To see the effect of knowledge transfer from the seen classes, we use a multiclass SVM as a baseline that is provided with the same number of labelled examples from each unseen class. In this experiment, we vary the number of labelled examples of unseen classes from 2 to 20 (for SUN we only use 2, 5, and 10 due to the small number of labelled examples). In Fig. 2, we also compare with standard (inductive) ZSL which does not have access to the labelled examples from the unseen classes. Our results are shown Table 4 and Fig. 2.

As shown in Table 4 (all data sets) and Fig. 2, the classification accuracy on the unseen classes shows a significant improvement over the standard inductive ZSL, even with as few as 2 or 5 additional labelled examples per class. We also observe that the few-shot learning method outperform multiclass SVM which only relies on the labelled data from the unseen classes. This demonstrates the advantage of the knowledge transfer from the seen class data.

Fig. 2.
figure 2

(On AwA data): a comparison on classification accuracies of the few-shot learning variant of our model with multi-class SVM (training on labeled examples from seen classes) and the inductive ZSL

Table 5. Accuracies (%) in the generalized few-shot learning setting.

4.3 Generalized Few-Shot Learning (GFSL)

We finally perform an experiment on the more challenging generalized few-shot learning setting [6]. This setting assumes that test examples can come from seen as well as unseen classes. This setting is known to be notoriously hard [6]. In this setting, although the ZSL models tend to do well on predicting test examples from seen classes, the performance on correctly predicting the unseen class example is poor [6] since the trained models are heavily biased towards predicting the seen classes.
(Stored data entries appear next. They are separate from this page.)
<file path="config.mk">
export PLATFORM = sky130hd
export DESIGN_NAME = affm_lane
export DESIGN_NICKNAME = d
export VERILOG_FILES = /design/src/rtl/core/affm_pkg.sv /design/src/rtl/core/affm_lane.sv
export SDC_FILE = /design/constraint.sdc
export NUM_CORES = 2
export LEC_CHECK = 0
export ABC_AREA = 1
export ABC_CLOCK_PERIOD_IN_PS = 9050
export BUFFER_PORTS_ARGS = -buffer_cell sky130_fd_sc_hd__buf_2
export CORE_MARGIN = 4
export CORE_UTILIZATION = 55
export DETAILED_ROUTE_END_ITERATION = 8
export PLACE_DENSITY = 0.75
export SYNTH_ARGS = -nofsm -noshare
export SYNTH_HDL_FRONTEND = slang
export SYNTH_SLANG_ARGS = --single-unit
</file>
<file path="constraint.sdc">
create_clock -name i_clk -period 9.05 [get_ports i_clk]
set_input_delay 1.81 -clock i_clk [delete_from_list [all_inputs] [get_ports i_clk]]
set_output_delay 1.81 -clock i_clk [all_outputs]
set_load 0.03 [all_outputs]
</file>
<file path="src/rtl/core/affm_pkg.sv">
package affm_pkg;

    localparam int FRAC_BITS    = 16;
    localparam int CORDIC_STEPS = 16;

    localparam int DATA_W = 32;
    localparam int B_W    = 34;
    localparam int P_W    = DATA_W + B_W;
    localparam int ACC_W  = P_W - FRAC_BITS + 3;
    localparam int CS_W   = FRAC_BITS + 3;
    localparam int STEP_W = 5;

    localparam logic [31:0] PI_Q30   = 32'hC90FDAA2;
    localparam logic [33:0] GAIN_Q30 = 34'h026DD3B6A;

    localparam int TURN_UNITS      = 23040;
    localparam int HALF_TURN_UNITS = 11520;
    localparam int QUARTER_UNITS   = 5760;

    typedef enum logic [3:0] {
        K_IDENT     = 4'd0,
        K_SCALE_ALL = 4'd1,
        K_SCALE_ROW = 4'd2,
        K_TRANS     = 4'd3,
        K_ROTX      = 4'd4,
        K_ROTY      = 4'd5,
        K_ROTZ      = 4'd6,
        K_XFORM     = 4'd7,
        K_LOAD      = 4'd8,
        K_MULT      = 4'd9
    } t_kind;

    typedef struct packed {
        logic                      mul;
        logic                      clr;
        logic                      sub;
        logic signed [DATA_W-1:0]  a;
        logic signed [B_W-1:0]     b;
        logic signed [DATA_W-1:0]  init;
    } t_lane_req;

    function automatic logic signed [32:0] atan_q30(input logic [STEP_W-1:0] i);
        logic [31:0] v;
        case (i)
            5'd0:  v = 32'h3243F6A8;
            5'd1:  v = 32'h1DAC6705;
            5'd2:  v = 32'h0FADBAFC;
            5'd3:  v = 32'h07F56EA6;
            5'd4:  v = 32'h03FEAB76;
            5'd5:  v = 32'h01FFD55B;
            5'd6:  v = 32'h00FFFAAA;
            5'd7:  v = 32'h007FFF55;
            5'd8:  v = 32'h003FFFEA;
            5'd9:  v = 32'h001FFFFD;
            5'd10: v = 32'h000FFFFF;
            5'd11: v = 32'h0007FFFF;
            5'd12: v = 32'h0003FFFF;
            5'd13: v = 32'h0001FFFF;
            5'd14: v = 32'h0000FFFF;
            5'd15: v = 32'h00007FFF;
            5'd16: v = 32'h00003FFF;
            5'd17: v = 32'h00001FFF;
            5'd18: v = 32'h00000FFF;
            5'd19: v = 32'h000007FF;
            5'd20: v = 32'h000003FF;
            5'd21: v = 32'h000001FF;
            5'd22: v = 32'h000000FF;
            5'd23: v = 32'h0000007F;
            5'd24: v = 32'h0000003F;
            5'd25: v = 32'h0000001F;
            5'd26: v = 32'h0000000F;
            5'd27: v = 32'h00000007;
            5'd28: v = 32'h00000003;
            5'd29: v = 32'h00000001;
            default: v = 32'h00000000;
        endcase
        return {1'b0, v};
    endfunction

    function automatic logic signed [DATA_W-1:0] sat32(input logic signed [ACC_W-1:0] v);
        logic signed [ACC_W-1:0] hi;
        logic signed [ACC_W-1:0] lo;
        hi = ACC_W'(64'sd2147483647);
        lo = -ACC_W'(64'sd2147483648);
        if (v > hi) begin
            return 32'sh7FFFFFFF;
        end else if (v < lo) begin
            return 32'sh80000000;
        end
        return v[DATA_W-1:0];
    endfunction

endpackage

</file>
<file path="src/rtl/core/affm_lane.sv">
module affm_lane import affm_pkg::*; (
    input  logic                      i_clk,
    input  logic                      i_rst_n,
    input  t_lane_req                 i_req,
    output logic signed [ACC_W-1:0]   o_acc
);

    localparam logic signed [P_W-1:0] HALF = P_W'(1) <<< (FRAC_BITS - 1);

    logic signed [P_W-1:0]    r_p;
    logic                     r_mul;
    logic                     r_clr;
    logic                     r_sub;
    logic signed [DATA_W-1:0] r_init;
    logic signed [ACC_W-1:0]  r_acc;
    logic signed [P_W-1:0]    w_sum;
    logic signed [ACC_W-1:0]  w_rnd;
    logic signed [ACC_W-1:0]  w_base;

    assign w_sum  = (r_p + HALF) >>> FRAC_BITS;
    assign w_rnd  = w_sum[ACC_W-1:0];
    assign w_base = r_clr ? ACC_W'(r_init) : r_acc;

    always_ff @(posedge i_clk) begin
        if (!i_rst_n) begin
            r_mul <= 1'b0;
        end else begin
            r_mul <= i_req.mul;
        end
        r_p    <= P_W'(i_req.a) * P_W'(i_req.b);
        r_clr  <= i_req.clr;
        r_sub  <= i_req.sub;
        r_init <= i_req.init;
        if (r_mul) begin
            r_acc <= r_sub ? (w_base - w_rnd) : (w_base + w_rnd);
        end
    end

    assign o_acc = r_acc;

endmodule

</file>
; ---- Yosys cells after proc, flatten, opt, wreduce, memory -nomap -nowiden
; Index checks and enable logic that the tools add are counted.
; W data, S select, Z words.
[word_totals]
regBits = 154
word_cells = 12
[op_classes]
mul = 1
n_mux = 2
addsub = 3
[op_table]
columns = operator, count
row1 = $mux W53, 2
row2 = $add A66 B17 Y66 const B, 1
row3 = $mul A32 B34 Y66, 1
row4 = $add A53 B50 Y53, 1
row5 = $sub A53 B50 Y53, 1

; ---- Depth between registers and ports, before layout
[logic_depth]
depth_word = 3
ltp_mapped = 34

; ---- Least setup slack after synthesis
; OpenSTA, ideal clock, no wires.
[synth_path]
path_kind = input-to-reg
from = in i_req[73] (netlist name)
to = reg r_p[61]
path_stages = 28
setup_ns = 0.122
path_slack_ns = 0.284
arrival_time_ns = 8.644
cell_sequence = clkbuf_1 > clkbuf_1 > nand2_1 > inv_1 > fa_1 > inv_1 > fa_1 > inv_1 > fa_1 > fa_1 > inv_1 > fa_1 > inv_1 > fa_1 > inv_1 > fa_1 > inv_1 > fa_1 > ha_1 > a21oi_1 > inv_1 > a31oi_1 > inv_1 > a21oi_1 > o21ai_0 > a211oi_1 > nand2_1 > xor2_1
[synth_via]
elab_chain_len = 1
[synth_lines]
columns = element, line
row1 = "start, declared", affm_lane.sv:4  ; input t_lane_req i_req,
row2 = $mul A32 B34 Y66, affm_lane.sv:30  ; r_p <= P_W'(i_req.a) * P_W'(i_req.b);
row3 = "end signal, assigned", affm_lane.sv:30
row4 = "end, declared", affm_lane.sv:10  ; logic signed [P_W-1:0] r_p;
; Every way passes these cells.
; A chain may end at the register's enable or synchronous reset.

; ---- Final worst setup path
[layout_path]
from = in i_req[51] (netlist name)
to = reg r_p[62]
; Same word-level chain as after synthesis.

==> results.py <==
metrics = {
    "run_status": {
        "status": "complete, no violations",
    },
    "final_layout": {
        "antennaDiodeCount": 0,
        "final_area_sq_um": 53400,
        "drive_gt1_share_pct": 7.40,
        "nets": 7997,
        "layout-area-overhead-vs-synth_pct": 8.48,
    },
    "floorplanning": {
        "die_area_sq_um": 94400,
        "start_util_pct": 55.6,
        "ioPinCount": 156,
        "core_sq_um": 88600,
        "die_x_um": 307,
        "die_h_um": 307,
        "fp-row-count": 109,
    },
    "worst_setup_path": {
        "reg2reg_slack_ps": 3060,
        "cp.arrival_ps": 9230,
        "critPathLaunch": "i_req[51]",
        "endpoint_kind": "flop",
        "r2r_start": "r_p[15]",
        "cp-start-kind": "input port",
        "crit_required_ps": 9410,
        "worstPathMaxFanout": 16,
        "crit_type": "in2reg",
    },
    "worst_hold_path": {
        "min-delay-start": "o_acc[1]",
        "hp-class": "reg2reg",
    },
    "yosys": {
        "synth_area_per_cell_sq_um": 7.78,
        "yosysUniqueCellTypes": 48,
        "synth_ff_type": "dfxtp_1",
        "yosysTopAreaCell": "fa_1",
        "ys_ff_latch": 139,
        "async_reset_ff_share_pct": 0,
        "ys_seq_area_share_pct": 6.73,
        "yosys_warnings": 0,
        "synthTopCellsByArea": "fa_1 46%, inv_1 13%, nand2_1 13%",
        "netlist_instances": 6336,
        "synth_edf_count": 53,
        "syn_area_sq_um": 49300,
        "syn_nets": 7819,
        "synth_top_area_share_pct": 46.4,
    },
    "cts": {
        "cts_root_buf": "clkbuf_16",
        "clk_path_buf_depth": 2,
        "path_clk_slew_ps": 70,
        "cts_tree": "built",
        "cts.sinks": 139,
        "hold_buffers": 0,
        "clk_latency_ps": 440,
        "htree_levels": 4,
        "cts_inserted_buffers": 17,
    },
    "sta": {
        "drv_slew": 0,
        "hold_violations": 0,
        "tightest_slew_ps": 868,
        "setup_viol": 0,
        "setup_tns_ps": 0,
        "min_period_ps": 8870,
        "min_period_over_period_pct": 98.0,
        "hold_slack_ps": 843,
        "skew_ps": 13.7,
        "rsz0062_at_grt": "false",
        "slew_headroom_pct": 42.0,
        "fin_ws_ps": 183,
        "fmax_ghz": 0.113,
    },
    "route": {
        "wl_per_cell_um": 18.9,
        "vias": 40800,
        "antenna_left": 0,
        "firstDrtPassIters": 6,
        "drcViolationCount": 0,
        "drt_iter0_drc": 3468,
        "wl_mm": 145,
        "routed_via_density": 5.30,
    },
    "placed_design": {
        "postPlaceCellArea_sq_um": 52800,
        "routabilityCongestion": 0.998,
        "port_buffers": 155,
        "dp_hpwl_mm": 126,
        "place_ws_ps": -298,
    },
    "global_routing": {
        "antenna_found_initial": 3,
        "grt_pass1_vias": 43500,
        "grt_max_degree": 54,
        "grtUsageTotal_pct": 31.7,
        "grt_pass1_wl_mm": 235,
        "globalRoute.totalOverflow": 0,
    },
    "job": {
        "cap_viol_max_count": 0,
    },
}
==> synth_stat cells (38+ instances only) <==
master and number:
inv_1 1765, nand2_1 1721, fa_1 1142, nor2_1 325, ha_1 238, clkbuf_1 234
a21oi_1 181, xor2_1 106, o21ai_0 92, dfxtp_1 86, nand3_1 84, xnor2_1 64
edfxtp_1 53, nand4_1 38
==> final timing paths <==
kind,endpoint,cells past startpoint
min reg2reg,o_acc[1],3
max,r_p[62],22
min,o_acc[1],3
max reg2reg,o_acc[47],27
==> layer usage <==
layer	share of wire (%)	GRT usage [%]	up-vias
li1	-	-	18400
met1	40	42.5	20100
met2	48	53.3	1838
met3	7.9	4.21	383
met4	4.3	11.7	2
met5	0.0090	0	-
==> cells by family after synthesis <==
| kind of cell | share of synthesized area, % |
|---|---|
| xor gates and xnor gates | 3.02 |
| buffers and inverters | 15.4 |
| adders and majority gates | 52.5 |
| muxes | 0.0203 |
| and+or+nand+nor | 18.0 |
| DFF | 6.73 |
| AOI/OAI and AO/OA | 4.39 |
==> critical path, stage by stage <==
cell and delay [ps]:
buf_2 380, buf_4 280, buf_4 220, nand2_1 100, fa_1 560, inv_1 50
fa_1 470, fa_1 590, fa_1 450, fa_1 520, fa_1 440, fa_1 570
fa_1 450, ha_1 460, nand2_1 140, buf_4 150, nor2_1 320, nand2_1 150
o21ai_0 700, a21oi_1 140, nand2_1 120, xor2_1 130
==> stage by stage <==
stage,cells,util [%]
finish,7692,60.3
CTS,7692,60.3
floorplan,6336,-
detailed placement,7660,59.6
global placement,7660,59.6
global route,7692,60.3
==> area by class of cell <==
class | instances | area (sq um)
multi-input cells | 4181 | 38400
flip-flops and latches | 139 | 3310
inverters | 1769 | 6640
well taps | 1165 | 1460
fillers | 7939 | 35200
repair buffers | 406 | 3040
clock buffers | 17 | 425
clock inverters | 15 | 179
==> sequential cells by signal, indices dropped and copies added, names as in the netlist <==
| name | cells |
|---|---|
| r_init | 32 |
| r_sub | 1 |
| r_clr | 1 |
| r_mul | 1 |
| r_p | 51 |
| o_acc | 53 |
==> placed cells by master, fill, tap and decap left out, types with 7 or more instances in the layout <==
cell / synthesis / final
dfxtp_1: 86 / 85
o21a_1: 17 / 17
a21o_1: 13 / 13
ha_1: 238 / 238
clkbuf_16: 0 / 17
fa_1: 1142 / 1142
o21ai_0: 92 / 92
nand4_1: 38 / 38
a31oi_1: 23 / 23
o21bai_1: 8 / 7
nor2_1: 325 / 325
nor2_2: 13 / 13
nand2_1: 1721 / 1721
edfxtp_1: 53 / 53
a21oi_1: 181 / 181
buf_12: 0 / 30
nor3_1: 18 / 18
buf_2: 1 / 154
xnor2_1: 64 / 64
xor2_1: 106 / 106
o211ai_1: 10 / 10
nor2_4: 7 / 7
nand3_1: 84 / 84
buf_4: 1 / 221
nor4_1: 12 / 11
o31ai_1: 7 / 7
nand2_2: 10 / 10
inv_1: 1765 / 1765
==> what timing repair did <==
item                       4_1_cts  5_1_grt
resized for setup                0        3
setup endpoints to repair        0        3
buffers inserted                 0        0
Power is left out: the tool's default activity adds up to more than one toggle a clock period on the data nets, which glitch-free logic cannot reach.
One way to mitigate this issue could be to use some labelled examples from the unseen classes (akin to what is done in few-shot learning). We, therefore, perform a similar experiment as in Sect. 4.2. In Table 5, we show the results of our model on classifying the unseen class test examples in this setting.

As shown in Table 5, our model’s accuracies on the generalized FSL task improve as it gets to see labelled examples from unseen classes. However, it is still outperformed by a standard multiclass SVM. The better performance of SVM can be attributed to the fact that it is not biased towards the seen classes since the classifier for each class (seen/unseen) is learned independently.

Our findings are also corroborated by other recent work on generalized FSL [6] and suggest the need of finding more robust ways to handle this setting. We leave this direction of investigation as a possible future work.

5 Conclusion

We have presented a flexible generative framework for zero-shot learning, which is based on modelling each seen/unseen class using an exponential family class-conditional distribution. In contrast to the semantic embedding based methods for zero-shot learning which model each class as a point in a latent space, our approach models each class as a distribution, where the parameters of each class-conditional distribution are functions of the respective class-attribute vectors. Our generative framework allows learning these functions easily using seen class training data (and optionally leveraging additional unlabeled data from seen/unseen classes).

An especially appealing aspect of our framework is its simplicity and modular architecture (cf., Fig. 1) which allows using a variety of algorithms for each of its building blocks. As we showed, our generative framework admits natural extensions to other related problems, such as transductive zero-shot learning and few-shot learning. It is particularly easy to implement and scale to a large number of classes, using advances in large-scale regression. Our generative framework can also be extended to jointly learn the class attributes from an external source of data (e.g., by learning an additional embedding model with our original model). This can be an interesting direction of future work. Finally, although we considered a point estimation of the parameters of class-conditional distributions, it is also possible to take a fully Bayesian approach for learning these distributions. We leave this possibility as a direction for future work.